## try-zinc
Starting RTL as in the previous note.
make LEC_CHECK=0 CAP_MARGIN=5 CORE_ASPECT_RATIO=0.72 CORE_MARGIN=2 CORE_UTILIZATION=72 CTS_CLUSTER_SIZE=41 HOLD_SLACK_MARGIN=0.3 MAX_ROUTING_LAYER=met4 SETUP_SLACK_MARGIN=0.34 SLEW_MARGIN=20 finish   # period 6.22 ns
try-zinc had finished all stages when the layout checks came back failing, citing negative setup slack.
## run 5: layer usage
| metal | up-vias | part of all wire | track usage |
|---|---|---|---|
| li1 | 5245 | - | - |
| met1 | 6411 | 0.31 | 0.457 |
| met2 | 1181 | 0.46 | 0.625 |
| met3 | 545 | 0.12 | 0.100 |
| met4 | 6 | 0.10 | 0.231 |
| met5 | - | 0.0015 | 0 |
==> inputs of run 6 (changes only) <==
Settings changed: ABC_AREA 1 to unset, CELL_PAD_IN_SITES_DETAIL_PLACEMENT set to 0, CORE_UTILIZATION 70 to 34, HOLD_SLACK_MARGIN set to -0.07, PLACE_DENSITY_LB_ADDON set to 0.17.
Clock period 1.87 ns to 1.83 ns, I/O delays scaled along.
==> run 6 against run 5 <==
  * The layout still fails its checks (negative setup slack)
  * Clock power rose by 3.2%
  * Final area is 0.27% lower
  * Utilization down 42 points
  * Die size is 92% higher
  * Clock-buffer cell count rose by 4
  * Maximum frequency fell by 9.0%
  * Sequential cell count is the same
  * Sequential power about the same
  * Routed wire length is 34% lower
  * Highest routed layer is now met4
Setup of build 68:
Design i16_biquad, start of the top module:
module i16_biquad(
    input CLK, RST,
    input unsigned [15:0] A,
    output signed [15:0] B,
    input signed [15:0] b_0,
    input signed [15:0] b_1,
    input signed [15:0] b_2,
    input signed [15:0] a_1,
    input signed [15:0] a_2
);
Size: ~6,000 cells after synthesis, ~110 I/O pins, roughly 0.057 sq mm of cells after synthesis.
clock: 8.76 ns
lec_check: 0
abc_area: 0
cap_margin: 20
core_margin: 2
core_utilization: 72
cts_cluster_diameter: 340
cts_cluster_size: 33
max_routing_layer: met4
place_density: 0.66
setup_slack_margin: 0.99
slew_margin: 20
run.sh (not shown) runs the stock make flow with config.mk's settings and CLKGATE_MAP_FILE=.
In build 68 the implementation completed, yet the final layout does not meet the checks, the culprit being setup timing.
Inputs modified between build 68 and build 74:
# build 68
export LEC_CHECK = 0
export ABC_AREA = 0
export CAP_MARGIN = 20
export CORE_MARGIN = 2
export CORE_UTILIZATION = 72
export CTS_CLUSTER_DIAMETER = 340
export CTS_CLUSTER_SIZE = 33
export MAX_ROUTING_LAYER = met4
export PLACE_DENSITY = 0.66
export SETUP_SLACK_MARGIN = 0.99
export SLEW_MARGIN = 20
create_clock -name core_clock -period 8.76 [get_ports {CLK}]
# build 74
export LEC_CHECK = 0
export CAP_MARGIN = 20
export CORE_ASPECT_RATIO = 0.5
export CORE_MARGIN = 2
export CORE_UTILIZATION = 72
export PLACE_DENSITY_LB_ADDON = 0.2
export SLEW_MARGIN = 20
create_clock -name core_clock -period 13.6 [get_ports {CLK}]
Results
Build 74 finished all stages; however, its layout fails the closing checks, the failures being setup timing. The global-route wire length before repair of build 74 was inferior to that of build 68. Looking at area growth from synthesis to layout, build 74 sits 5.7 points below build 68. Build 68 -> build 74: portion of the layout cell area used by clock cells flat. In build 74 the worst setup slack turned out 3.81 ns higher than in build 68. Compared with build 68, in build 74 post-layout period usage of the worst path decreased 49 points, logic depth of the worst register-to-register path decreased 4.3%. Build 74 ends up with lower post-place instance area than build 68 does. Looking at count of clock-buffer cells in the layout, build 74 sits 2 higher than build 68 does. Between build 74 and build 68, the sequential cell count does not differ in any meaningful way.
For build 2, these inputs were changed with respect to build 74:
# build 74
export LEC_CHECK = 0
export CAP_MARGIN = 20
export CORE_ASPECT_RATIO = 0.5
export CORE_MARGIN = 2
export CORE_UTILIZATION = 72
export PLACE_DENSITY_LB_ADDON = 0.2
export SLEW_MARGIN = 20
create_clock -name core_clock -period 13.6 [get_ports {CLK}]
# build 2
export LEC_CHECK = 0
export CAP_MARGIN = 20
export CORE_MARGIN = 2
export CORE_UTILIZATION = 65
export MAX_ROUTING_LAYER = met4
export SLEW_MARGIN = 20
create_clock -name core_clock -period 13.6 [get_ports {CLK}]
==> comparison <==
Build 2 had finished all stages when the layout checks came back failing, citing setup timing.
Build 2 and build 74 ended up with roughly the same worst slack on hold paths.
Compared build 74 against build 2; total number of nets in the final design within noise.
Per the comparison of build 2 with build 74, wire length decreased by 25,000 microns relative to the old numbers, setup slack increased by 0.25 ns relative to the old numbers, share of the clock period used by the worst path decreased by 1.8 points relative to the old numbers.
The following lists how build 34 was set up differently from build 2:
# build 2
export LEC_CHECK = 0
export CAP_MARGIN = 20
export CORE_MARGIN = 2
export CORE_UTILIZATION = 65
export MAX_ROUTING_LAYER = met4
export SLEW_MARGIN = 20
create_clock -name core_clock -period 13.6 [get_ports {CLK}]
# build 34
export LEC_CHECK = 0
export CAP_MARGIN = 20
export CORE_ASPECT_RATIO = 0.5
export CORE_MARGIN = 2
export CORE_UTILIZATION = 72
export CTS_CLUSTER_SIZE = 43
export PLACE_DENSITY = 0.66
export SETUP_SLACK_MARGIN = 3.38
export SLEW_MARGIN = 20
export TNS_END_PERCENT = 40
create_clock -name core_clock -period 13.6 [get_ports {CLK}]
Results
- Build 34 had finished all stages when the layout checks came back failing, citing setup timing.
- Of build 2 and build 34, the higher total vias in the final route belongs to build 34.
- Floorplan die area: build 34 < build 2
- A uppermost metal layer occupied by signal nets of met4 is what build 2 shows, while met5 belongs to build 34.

________________________________________

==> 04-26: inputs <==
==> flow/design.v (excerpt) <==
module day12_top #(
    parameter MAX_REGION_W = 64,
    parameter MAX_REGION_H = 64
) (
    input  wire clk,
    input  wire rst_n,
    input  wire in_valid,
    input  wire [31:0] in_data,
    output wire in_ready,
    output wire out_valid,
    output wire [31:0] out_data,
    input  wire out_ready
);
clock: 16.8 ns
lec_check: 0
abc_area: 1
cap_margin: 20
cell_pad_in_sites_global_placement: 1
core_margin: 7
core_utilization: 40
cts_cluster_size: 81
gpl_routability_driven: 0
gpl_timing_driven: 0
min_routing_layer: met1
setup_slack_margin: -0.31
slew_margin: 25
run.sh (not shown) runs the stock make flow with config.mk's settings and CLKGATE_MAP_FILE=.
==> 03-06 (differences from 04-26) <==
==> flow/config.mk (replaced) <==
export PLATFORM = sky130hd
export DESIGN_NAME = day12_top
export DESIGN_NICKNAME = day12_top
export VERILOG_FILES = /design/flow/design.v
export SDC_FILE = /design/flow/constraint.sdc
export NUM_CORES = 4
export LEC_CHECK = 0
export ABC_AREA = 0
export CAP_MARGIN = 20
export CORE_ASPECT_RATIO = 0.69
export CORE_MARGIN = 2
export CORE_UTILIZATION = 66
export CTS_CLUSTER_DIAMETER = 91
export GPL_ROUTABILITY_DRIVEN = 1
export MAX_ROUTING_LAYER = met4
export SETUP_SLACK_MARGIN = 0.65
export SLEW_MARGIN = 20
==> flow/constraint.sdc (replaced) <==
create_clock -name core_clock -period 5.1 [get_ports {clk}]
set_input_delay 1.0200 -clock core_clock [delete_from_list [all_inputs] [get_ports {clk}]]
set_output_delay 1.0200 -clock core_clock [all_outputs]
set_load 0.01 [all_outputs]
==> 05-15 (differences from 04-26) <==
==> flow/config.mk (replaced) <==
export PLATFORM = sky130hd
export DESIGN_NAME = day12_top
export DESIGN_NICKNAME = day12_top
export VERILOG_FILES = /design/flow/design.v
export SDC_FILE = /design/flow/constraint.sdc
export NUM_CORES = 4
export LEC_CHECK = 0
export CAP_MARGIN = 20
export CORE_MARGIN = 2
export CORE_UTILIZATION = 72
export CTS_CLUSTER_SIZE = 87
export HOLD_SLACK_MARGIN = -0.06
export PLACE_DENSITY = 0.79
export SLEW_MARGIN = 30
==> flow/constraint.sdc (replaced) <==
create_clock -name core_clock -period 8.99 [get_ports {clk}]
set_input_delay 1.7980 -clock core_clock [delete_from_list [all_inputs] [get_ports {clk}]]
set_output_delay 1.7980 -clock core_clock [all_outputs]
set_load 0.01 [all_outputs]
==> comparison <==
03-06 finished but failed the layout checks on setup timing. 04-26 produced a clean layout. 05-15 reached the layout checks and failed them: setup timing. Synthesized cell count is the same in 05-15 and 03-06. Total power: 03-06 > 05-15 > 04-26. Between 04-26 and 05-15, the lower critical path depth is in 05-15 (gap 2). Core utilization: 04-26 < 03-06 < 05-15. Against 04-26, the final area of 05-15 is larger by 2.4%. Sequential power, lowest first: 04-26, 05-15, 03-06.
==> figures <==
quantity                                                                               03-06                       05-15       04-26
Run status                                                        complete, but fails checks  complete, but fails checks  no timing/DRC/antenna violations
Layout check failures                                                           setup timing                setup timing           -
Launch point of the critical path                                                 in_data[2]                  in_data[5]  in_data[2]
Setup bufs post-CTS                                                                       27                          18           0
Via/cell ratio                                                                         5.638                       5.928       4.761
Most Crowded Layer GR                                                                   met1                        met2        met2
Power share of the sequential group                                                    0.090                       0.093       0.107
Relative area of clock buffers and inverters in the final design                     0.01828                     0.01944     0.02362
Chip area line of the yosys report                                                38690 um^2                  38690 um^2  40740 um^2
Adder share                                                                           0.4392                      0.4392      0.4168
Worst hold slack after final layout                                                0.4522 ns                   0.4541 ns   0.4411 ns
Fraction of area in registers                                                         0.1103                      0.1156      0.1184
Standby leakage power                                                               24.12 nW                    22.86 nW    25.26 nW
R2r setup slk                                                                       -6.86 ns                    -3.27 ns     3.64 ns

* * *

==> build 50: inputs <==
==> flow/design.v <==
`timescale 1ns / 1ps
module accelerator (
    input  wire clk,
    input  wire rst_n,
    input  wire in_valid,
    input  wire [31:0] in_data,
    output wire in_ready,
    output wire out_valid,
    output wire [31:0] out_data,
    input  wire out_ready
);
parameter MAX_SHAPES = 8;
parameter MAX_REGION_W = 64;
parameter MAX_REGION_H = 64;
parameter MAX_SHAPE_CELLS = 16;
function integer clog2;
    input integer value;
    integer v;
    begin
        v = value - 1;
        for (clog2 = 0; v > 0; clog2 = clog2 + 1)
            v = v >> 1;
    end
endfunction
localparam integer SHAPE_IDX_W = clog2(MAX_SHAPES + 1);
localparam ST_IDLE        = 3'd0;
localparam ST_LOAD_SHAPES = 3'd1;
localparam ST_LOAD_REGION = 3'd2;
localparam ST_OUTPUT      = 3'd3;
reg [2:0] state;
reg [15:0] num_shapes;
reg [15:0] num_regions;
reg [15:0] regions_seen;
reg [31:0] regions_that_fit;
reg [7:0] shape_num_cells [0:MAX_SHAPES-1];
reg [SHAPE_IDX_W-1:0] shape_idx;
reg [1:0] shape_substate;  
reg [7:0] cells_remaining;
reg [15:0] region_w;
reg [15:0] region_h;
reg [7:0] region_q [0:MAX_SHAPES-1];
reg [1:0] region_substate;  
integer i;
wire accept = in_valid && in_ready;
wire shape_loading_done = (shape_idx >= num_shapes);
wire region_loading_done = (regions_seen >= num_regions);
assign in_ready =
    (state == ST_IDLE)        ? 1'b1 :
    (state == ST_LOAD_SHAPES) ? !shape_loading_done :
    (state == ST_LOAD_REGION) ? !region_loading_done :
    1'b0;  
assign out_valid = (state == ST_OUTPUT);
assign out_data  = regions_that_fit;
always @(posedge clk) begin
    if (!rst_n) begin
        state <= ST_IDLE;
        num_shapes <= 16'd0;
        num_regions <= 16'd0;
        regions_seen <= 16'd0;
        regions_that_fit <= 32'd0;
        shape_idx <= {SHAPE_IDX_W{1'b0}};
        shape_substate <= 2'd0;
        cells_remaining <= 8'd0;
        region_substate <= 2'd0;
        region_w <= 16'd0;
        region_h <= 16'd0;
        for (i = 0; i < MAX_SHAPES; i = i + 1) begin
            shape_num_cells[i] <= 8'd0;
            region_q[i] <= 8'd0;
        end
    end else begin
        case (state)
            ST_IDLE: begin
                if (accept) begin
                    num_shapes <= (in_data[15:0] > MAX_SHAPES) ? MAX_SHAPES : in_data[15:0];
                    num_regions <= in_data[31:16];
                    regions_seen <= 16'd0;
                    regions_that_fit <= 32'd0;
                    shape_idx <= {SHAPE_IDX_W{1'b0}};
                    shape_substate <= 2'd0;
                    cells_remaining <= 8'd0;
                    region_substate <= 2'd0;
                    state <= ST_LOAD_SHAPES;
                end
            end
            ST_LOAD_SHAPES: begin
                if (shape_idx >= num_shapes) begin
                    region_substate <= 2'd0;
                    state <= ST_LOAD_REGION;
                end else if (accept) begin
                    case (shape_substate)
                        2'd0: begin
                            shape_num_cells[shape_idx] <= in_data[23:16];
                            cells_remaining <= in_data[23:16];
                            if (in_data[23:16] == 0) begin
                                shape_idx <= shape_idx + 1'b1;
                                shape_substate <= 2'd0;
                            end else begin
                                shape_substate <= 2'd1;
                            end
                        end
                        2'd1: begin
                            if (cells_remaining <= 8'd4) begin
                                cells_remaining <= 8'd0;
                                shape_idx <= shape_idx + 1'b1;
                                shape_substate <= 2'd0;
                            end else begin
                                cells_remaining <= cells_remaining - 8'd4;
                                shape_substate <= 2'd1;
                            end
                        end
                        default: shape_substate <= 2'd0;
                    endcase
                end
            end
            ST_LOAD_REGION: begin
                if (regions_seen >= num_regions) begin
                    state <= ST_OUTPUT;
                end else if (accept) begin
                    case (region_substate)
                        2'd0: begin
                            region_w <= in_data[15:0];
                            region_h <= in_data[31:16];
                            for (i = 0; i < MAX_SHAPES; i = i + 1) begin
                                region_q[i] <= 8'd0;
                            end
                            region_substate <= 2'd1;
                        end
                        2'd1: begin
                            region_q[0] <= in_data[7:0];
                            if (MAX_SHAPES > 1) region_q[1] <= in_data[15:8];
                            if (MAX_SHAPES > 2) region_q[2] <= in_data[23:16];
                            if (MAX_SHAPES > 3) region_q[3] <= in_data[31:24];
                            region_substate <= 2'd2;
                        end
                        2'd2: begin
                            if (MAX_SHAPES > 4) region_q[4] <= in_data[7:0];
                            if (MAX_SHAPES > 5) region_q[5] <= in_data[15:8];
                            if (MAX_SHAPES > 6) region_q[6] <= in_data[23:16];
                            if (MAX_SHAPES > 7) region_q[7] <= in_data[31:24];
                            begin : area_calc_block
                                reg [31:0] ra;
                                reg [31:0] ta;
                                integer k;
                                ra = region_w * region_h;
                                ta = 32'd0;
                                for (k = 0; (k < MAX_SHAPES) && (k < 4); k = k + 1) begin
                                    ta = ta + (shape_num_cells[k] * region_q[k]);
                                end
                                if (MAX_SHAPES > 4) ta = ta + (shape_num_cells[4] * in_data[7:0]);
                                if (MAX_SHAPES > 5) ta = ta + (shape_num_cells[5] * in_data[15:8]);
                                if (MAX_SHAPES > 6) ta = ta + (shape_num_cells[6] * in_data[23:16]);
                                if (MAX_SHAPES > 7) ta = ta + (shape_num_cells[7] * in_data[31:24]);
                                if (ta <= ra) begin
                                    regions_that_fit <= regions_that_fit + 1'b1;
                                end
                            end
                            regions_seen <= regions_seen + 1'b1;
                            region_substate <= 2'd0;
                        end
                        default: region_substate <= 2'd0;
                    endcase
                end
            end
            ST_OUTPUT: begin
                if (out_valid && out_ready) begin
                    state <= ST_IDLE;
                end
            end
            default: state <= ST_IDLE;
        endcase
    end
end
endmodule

________________________________________

◆ **WORK ORDER**: Print the lines above from the one with "li1 | 5245 | - | - |" through the one with "inputs of run", both included, exactly as written and nothing more.

◆ **WRITTEN RESPONSE**:
| li1 | 5245 | - | - |
| met1 | 6411 | 0.31 | 0.457 |
| met2 | 1181 | 0.46 | 0.625 |
| met3 | 545 | 0.12 | 0.100 |
| met4 | 6 | 0.10 | 0.231 |
| met5 | - | 0.0015 | 0 |
==> inputs of run 6 (changes only) <==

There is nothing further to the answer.